MSScvm (MSS clear-view-mask) is an automated cloud and cloud shadow identification system for Landsat MSS imagery. It is an important contribution to the field of large-volume Landsat image processing, as it provides an efficient means of identifying and removing cloud and cloud shadow pixels from inclusion in image mosaics, composites, and time series analysis.
Similar cloud and cloud shadow identification systems for Landsat TM, ETM+, and OLI imagery have been developed and have played a crucial role in facilitating the current trend of large-area and dense time series analysis.
MSScvm was developed to provide the same service to MSS data so that it could more easily be incorporated with TM, ETM+ and OLI data to produce 42+ year spectral chronologies representing the longest satellite-derived earth observation dataset. This extended record provides information on long-term Earth surface changes, including forest dynamics, desertification, urbanization, glacier recession, and coastal inundation. It also has the benefit of increasing the observation frequency of cyclic and sporadic events, such as drought, insect outbreaks, wildfire, and floods. Furthermore, utilization of the full 42+ years of Landsat imagery sets an example of effectual resource use and supports the need for continuity of Landsat missions to provide seamless spatial and temporal coverage into the future.
Clouds and their shadows block or reduce satellite sensors' view of Earth surface features, obscuring spectral information characteristic of clear-sky viewing. This spectral deviation from clear-sky view can cause false change in a change detection analysis and conceals true land cover, which can reduce the accuracy and information content of map products where cloud-free images are not available. As a result, cloud and cloud shadow identification and masking are important and often necessary pre-processing steps.
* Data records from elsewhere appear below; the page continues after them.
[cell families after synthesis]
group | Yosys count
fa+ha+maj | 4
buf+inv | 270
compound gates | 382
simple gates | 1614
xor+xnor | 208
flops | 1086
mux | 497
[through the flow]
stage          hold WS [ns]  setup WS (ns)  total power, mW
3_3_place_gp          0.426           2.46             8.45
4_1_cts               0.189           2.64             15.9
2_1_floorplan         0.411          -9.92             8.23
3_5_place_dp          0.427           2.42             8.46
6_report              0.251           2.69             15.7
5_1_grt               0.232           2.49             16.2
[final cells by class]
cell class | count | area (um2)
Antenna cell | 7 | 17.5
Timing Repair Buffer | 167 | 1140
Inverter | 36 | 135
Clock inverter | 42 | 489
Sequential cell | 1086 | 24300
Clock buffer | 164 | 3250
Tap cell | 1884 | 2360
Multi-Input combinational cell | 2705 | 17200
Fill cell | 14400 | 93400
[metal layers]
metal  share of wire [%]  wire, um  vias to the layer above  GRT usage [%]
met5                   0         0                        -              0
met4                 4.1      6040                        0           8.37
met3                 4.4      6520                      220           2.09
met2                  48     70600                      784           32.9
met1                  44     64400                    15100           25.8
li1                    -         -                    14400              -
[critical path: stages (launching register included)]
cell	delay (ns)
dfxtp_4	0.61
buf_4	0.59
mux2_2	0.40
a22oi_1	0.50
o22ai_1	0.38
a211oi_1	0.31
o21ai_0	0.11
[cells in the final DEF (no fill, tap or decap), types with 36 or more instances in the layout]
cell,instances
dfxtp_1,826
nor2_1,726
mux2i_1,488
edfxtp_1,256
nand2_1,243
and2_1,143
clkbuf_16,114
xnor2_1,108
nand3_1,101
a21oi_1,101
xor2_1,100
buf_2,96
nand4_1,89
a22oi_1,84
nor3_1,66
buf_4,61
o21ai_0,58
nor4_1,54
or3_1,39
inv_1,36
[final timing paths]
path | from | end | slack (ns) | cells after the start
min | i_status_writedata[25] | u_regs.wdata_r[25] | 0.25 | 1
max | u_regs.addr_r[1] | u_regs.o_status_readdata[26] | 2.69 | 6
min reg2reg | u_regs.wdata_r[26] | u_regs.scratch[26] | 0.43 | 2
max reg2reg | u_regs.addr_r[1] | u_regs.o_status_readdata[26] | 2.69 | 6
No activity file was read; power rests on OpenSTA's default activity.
**src/loopback_pkg.sv**
```systemverilog
// shared sizes for the loopback core; FIFO_DEPTH and LEN_QUEUE_DEPTH must be powers of two
`default_nettype none

package loopback_pkg;

    // byte storage of the frame FIFO
    localparam int FIFO_DEPTH = 64;
    localparam int FIFO_ADDR_W = $clog2(FIFO_DEPTH);

    // committed frames waiting for transmission
    localparam int LEN_QUEUE_DEPTH = 8;
    localparam int LQ_ADDR_W = $clog2(LEN_QUEUE_DEPTH);

    // longer frames are dropped as oversize
    localparam int MAX_FRAME_LEN = 32;
    localparam int LEN_W = $clog2(MAX_FRAME_LEN + 1);

    // idle transmit cycles after each frame
    localparam int IFG_CYCLES = 12;
    localparam int IFG_W = $clog2(IFG_CYCLES + 1);

    // statistics counters wrap at this width
    localparam int STAT_W = 16;
    localparam int STAT_COUNT = 5;

    typedef enum logic [1:0] {
        TX_IDLE,
        TX_SEND,
        TX_GAP
    } tx_state_t;

    // selector values double as counter indices
    typedef enum logic [2:0] {
        STAT_RX_GOOD     = 3'd0,
        STAT_RX_BAD      = 3'd1,
        STAT_RX_OVERSIZE = 3'd2,
        STAT_RX_OVERFLOW = 3'd3,
        STAT_TX_FRAMES   = 3'd4
    } stat_sel_t;

endpackage

`default_nettype wire

```
**src/frame_fifo.sv**
```systemverilog
// frame FIFO, no receive back-pressure: bad, oversize and non-fitting frames are dropped whole
`timescale 1ns/1ps
`default_nettype none

module frame_fifo import loopback_pkg::*; (
    input  wire logic             clk,
    input  wire logic             arst_n,

    input  wire logic             rx_dv,
    input  wire logic             rx_er,
    input  wire logic [7:0]       rxd,

    input  wire logic             rd_en,
    input  wire logic             frame_pop,
    output logic      [7:0]       rd_data,
    output logic                  frame_avail,
    output logic      [LEN_W-1:0] head_len,

    output logic                  rx_good,
    output logic                  rx_bad,
    output logic                  rx_oversize,
    output logic                  rx_overflow
);

logic [7:0]       mem [FIFO_DEPTH];
logic [LEN_W-1:0] lq_mem [LEN_QUEUE_DEPTH];

// pointers carry one extra bit to tell full from empty
logic [FIFO_ADDR_W:0] wr_ptr;
logic [FIFO_ADDR_W:0] wr_ptr_commit;
logic [FIFO_ADDR_W:0] rd_ptr;
logic [FIFO_ADDR_W:0] fifo_used;
logic [LQ_ADDR_W:0]   lq_wr;
logic [LQ_ADDR_W:0]   lq_rd;
logic [LQ_ADDR_W:0]   lq_used;

logic             rx_dv_q;
logic             frm_err;
logic             frm_over;
logic             frm_fit;
logic [LEN_W-1:0] frm_len;

logic fifo_full;
logic lq_full;
logic at_max;
logic wr_ok;
logic eof;
logic frm_good;

assign fifo_used = wr_ptr - rd_ptr;
assign fifo_full = fifo_used[FIFO_ADDR_W];
assign lq_used = lq_wr - lq_rd;
assign lq_full = lq_used[LQ_ADDR_W];

assign at_max = (frm_len == LEN_W'(MAX_FRAME_LEN));
// stop storing once a frame is known to be dropped anyway
assign wr_ok = rx_dv && frm_fit && !fifo_full && !at_max;
assign eof = rx_dv_q && !rx_dv;
assign frm_good = !frm_err && !frm_over && frm_fit && !lq_full;

assign frame_avail = (lq_wr != lq_rd);
assign head_len = lq_mem[lq_rd[LQ_ADDR_W-1:0]];

always_ff @(posedge clk) begin
    if (wr_ok) begin
        mem[wr_ptr[FIFO_ADDR_W-1:0]] <= rxd;
    end
    if (eof && frm_good) begin
        lq_mem[lq_wr[LQ_ADDR_W-1:0]] <= frm_len;
    end
    if (rd_en) begin
        rd_data <= mem[rd_ptr[FIFO_ADDR_W-1:0]];
    end
end

always_ff @(posedge clk or negedge arst_n) begin
    if (!arst_n) begin
        rx_dv_q <= 1'b0;
        wr_ptr <= '0;
        wr_ptr_commit <= '0;
        rd_ptr <= '0;
        lq_wr <= '0;
        lq_rd <= '0;
        frm_err <= 1'b0;
        frm_over <= 1'b0;
        frm_fit <= 1'b1;
        frm_len <= '0;
        rx_good <= 1'b0;
        rx_bad <= 1'b0;
        rx_oversize <= 1'b0;
        rx_overflow <= 1'b0;
    end else begin
        rx_dv_q <= rx_dv;
        rx_good <= 1'b0;
        rx_bad <= 1'b0;
        rx_oversize <= 1'b0;
        rx_overflow <= 1'b0;

        if (wr_ok) begin
            wr_ptr <= wr_ptr + 1'b1;
        end
        if (rd_en) begin
            rd_ptr <= rd_ptr + 1'b1;
        end
        if (frame_pop) begin
            lq_rd <= lq_rd + 1'b1;
        end

        // per-frame flags while bytes arrive
        if (rx_dv) begin
            if (rx_er) begin
                frm_err <= 1'b1;
            end
            if (at_max) begin
                frm_over <= 1'b1;
            end else begin
                frm_len <= frm_len + 1'b1;
                if (fifo_full) begin
                    frm_fit <= 1'b0;
                end
            end
        end

        // fate of the frame, one outcome only
        if (eof) begin
            frm_err <= 1'b0;
            frm_over <= 1'b0;
            frm_fit <= 1'b1;
            frm_len <= '0;
            if (frm_good) begin
                wr_ptr_commit <= wr_ptr;
                lq_wr <= lq_wr + 1'b1;
                rx_good <= 1'b1;
            end else begin
                wr_ptr <= wr_ptr_commit;
                rx_bad <= frm_err;
                rx_oversize <= !frm_err && frm_over;
                rx_overflow <= !frm_err && !frm_over;
            end
        end
    end
end

// reader must stay inside committed frames
assert property (@(posedge clk) disable iff (!arst_n) rd_en |-> (rd_ptr != wr_ptr_commit));

assert property (@(posedge clk) disable iff (!arst_n)
    $onehot0({rx_good, rx_bad, rx_oversize, rx_overflow}));

endmodule

`default_nettype wire

```
**src/tx_ctrl.sv**
```systemverilog
// transmit FSM, starts a frame only from idle with tx_enable high and always finishes it
`timescale 1ns/1ps
`default_nettype none

module tx_ctrl import loopback_pkg::*; (
    input  wire logic             clk,
    input  wire logic             arst_n,

    input  wire logic             tx_enable,
    input  wire logic             frame_avail,
    input  wire logic [LEN_W-1:0] head_len,
    input  wire logic [7:0]       rd_data,
    input  wire logic             gap_busy,

    output logic                  rd_en,
    output logic                  frame_pop,
    output logic                  gap_start,

    output logic                  tx_en,
    output logic      [7:0]       txd,
    output logic                  tx_done
);

tx_state_t        state;
logic [LEN_W-1:0] len;
logic [LEN_W-1:0] rd_cnt;
logic             rd_valid_q;
logic             last_q;

// one read per cycle until the whole frame is fetched
assign rd_en = (state == TX_SEND) && (rd_cnt != len);
assign frame_pop = rd_en && (LEN_W'(rd_cnt + 1'b1) == len);
// gap starts with the last byte on the wire
assign gap_start = (state == TX_SEND) && tx_done;

always_ff @(posedge clk or negedge arst_n) begin
    if (!arst_n) begin
        state <= TX_IDLE;
        len <= '0;
        rd_cnt <= '0;
        rd_valid_q <= 1'b0;
        last_q <= 1'b0;
        tx_en <= 1'b0;
        tx_done <= 1'b0;
    end else begin
        case (state)
            TX_IDLE: begin
                if (tx_enable && frame_avail) begin
                    state <= TX_SEND;
                    len <= head_len;
                    rd_cnt <= '0;
                end
            end
            TX_SEND: begin
                if (rd_en) begin
                    rd_cnt <= rd_cnt + 1'b1;
                end
                if (tx_done) begin
                    state <= TX_GAP;
                end
            end
            TX_GAP: begin
                if (!gap_busy) begin
                    state <= TX_IDLE;
                end
            end
            default: state <= TX_IDLE;
        endcase

        // rd_data lands one cycle after rd_en
        rd_valid_q <= rd_en;
        last_q <= frame_pop;
        tx_en <= rd_valid_q;
        tx_done <= last_q;
    end
end

always_ff @(posedge clk) begin
    txd <= rd_data;
end

assert property (@(posedge clk) disable iff (!arst_n) (state == TX_GAP) |-> !tx_en);

assert property (@(posedge clk) disable iff (!arst_n) rd_cnt <= LEN_W'(MAX_FRAME_LEN));

endmodule

`default_nettype wire

```
**src/ifg_timer.sv**
```systemverilog
// inter-frame gap timer, gap_busy high for exactly IFG_CYCLES cycles after gap_start
`timescale 1ns/1ps
`default_nettype none

module ifg_timer import loopback_pkg::*; (
    input  wire logic clk,
    input  wire logic arst_n,
    input  wire logic gap_start,
    output logic      gap_busy
);

logic [IFG_W-1:0] cnt;

assign gap_busy = (cnt != '0);

always_ff @(posedge clk or negedge arst_n) begin
    if (!arst_n) begin
        cnt <= '0;
    end else if (gap_start) begin
        cnt <= IFG_W'(IFG_CYCLES);
    end else if (gap_busy) begin
        cnt <= cnt - 1'b1;
    end
end

// transmit side must wait out the previous gap
assert property (@(posedge clk) disable iff (!arst_n) gap_start |-> !gap_busy);

endmodule

`default_nettype wire

```
**src/stat_counters.sv**
```systemverilog
// wrapping event counters, clear beats a same-cycle event, read-out has one cycle of latency
`timescale 1ns/1ps
`default_nettype none

module stat_counters import loopback_pkg::*; (
    input  wire logic              clk,
    input  wire logic              arst_n,

    input  wire logic              rx_good,
    input  wire logic              rx_bad,
    input  wire logic              rx_oversize,
    input  wire logic              rx_overflow,
    input  wire logic              tx_done,

    input  wire logic              stat_clear,
    input  wire stat_sel_t         stat_sel,
    output logic      [STAT_W-1:0] stat_value
);

logic [STAT_W-1:0]     cnt [STAT_COUNT];
logic [STAT_COUNT-1:0] evt;

// event bits follow the selector encoding
assign evt[STAT_RX_GOOD] = rx_good;
assign evt[STAT_RX_BAD] = rx_bad;
assign evt[STAT_RX_OVERSIZE] = rx_oversize;
assign evt[STAT_RX_OVERFLOW] = rx_overflow;
assign evt[STAT_TX_FRAMES] = tx_done;

always_ff @(posedge clk or negedge arst_n) begin
    if (!arst_n) begin
        for (int i = 0; i < STAT_COUNT; i++) begin
            cnt[i] <= '0;
        end
    end else begin
        for (int i = 0; i < STAT_COUNT; i++) begin
            if (stat_clear) begin
                cnt[i] <= '0;
            end else if (evt[i]) begin
                cnt[i] <= cnt[i] + 1'b1;
            end
        end
    end
end

// unused selector codes read as zero
always_ff @(posedge clk or negedge arst_n) begin
    if (!arst_n) begin
        stat_value <= '0;
    end else if (int'(stat_sel) < STAT_COUNT) begin
        stat_value <= cnt[stat_sel];
    end else begin
        stat_value <= '0;
    end
end

endmodule

`default_nettype wire

```
**src/loopback_core.sv**
```systemverilog
// single-clock GMII-style frame loopback, no preamble or FCS handling and no receive back-pressure
`timescale 1ns/1ps
`default_nettype none

module loopback_core import loopback_pkg::*; (
    input  wire logic              clk,
    input  wire logic              arst_n,

    // receive side
    input  wire logic              rx_dv,
    input  wire logic              rx_er,
    input  wire logic [7:0]        rxd,

    // transmit side
    input  wire logic              tx_enable,
    output wire logic              tx_en,
    output wire logic [7:0]        txd,

    // statistics read port
    input  wire stat_sel_t         stat_sel,
    input  wire logic              stat_clear,
    output wire logic [STAT_W-1:0] stat_value
);

logic             rd_en;
logic             frame_pop;
logic [7:0]       rd_data;
logic             frame_avail;
logic [LEN_W-1:0] head_len;
logic             rx_good;
logic             rx_bad;
logic             rx_oversize;
logic             rx_overflow;
logic             gap_start;
logic             gap_busy;
logic             tx_done;

frame_fifo u_fifo (
    .clk(clk),
    .arst_n(arst_n),
    .rx_dv(rx_dv),
    .rx_er(rx_er),
    .rxd(rxd),
    .rd_en(rd_en),
    .frame_pop(frame_pop),
    .rd_data(rd_data),
    .frame_avail(frame_avail),
    .head_len(head_len),
    .rx_good(rx_good),
    .rx_bad(rx_bad),
    .rx_oversize(rx_oversize),
    .rx_overflow(rx_overflow)
);

tx_ctrl u_tx (
    .clk(clk),
    .arst_n(arst_n),
    .tx_enable(tx_enable),
    .frame_avail(frame_avail),
    .head_len(head_len),
    .rd_data(rd_data),
    .gap_busy(gap_busy),
    .rd_en(rd_en),
    .frame_pop(frame_pop),
    .gap_start(gap_start),
    .tx_en(tx_en),
    .txd(txd),
    .tx_done(tx_done)
);

ifg_timer u_ifg (
    .clk(clk),
    .arst_n(arst_n),
    .gap_start(gap_start),
    .gap_busy(gap_busy)
);

stat_counters u_stat (
    .clk(clk),
    .arst_n(arst_n),
    .rx_good(rx_good),
    .rx_bad(rx_bad),
    .rx_oversize(rx_oversize),
    .rx_overflow(rx_overflow),
    .tx_done(tx_done),
    .stat_clear(stat_clear),
    .stat_sel(stat_sel),
    .stat_value(stat_value)
);

endmodule

`default_nettype wire

```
The algorithm is specific to the unique spectral characteristics of MSS data, relying on a simple, rule-based approach. Clouds are identified based on green band brightness and the normalized difference between the green and red bands, while cloud shadows are identified by near infrared band darkness and cloud projection. A digital elevation model is incorporated to correct for topography-induced illumination variation and aid in identifying water.
The MSScvm program is written in the R programming language and distributed as an R package for straightforward installation and easy use.
Besides creating cloud and cloud shadow masks, MSScvm will also prepare MSS images downloaded from EarthExplorer by decompressing, stacking, and converting DN values to TOA radiance and/or reflectance.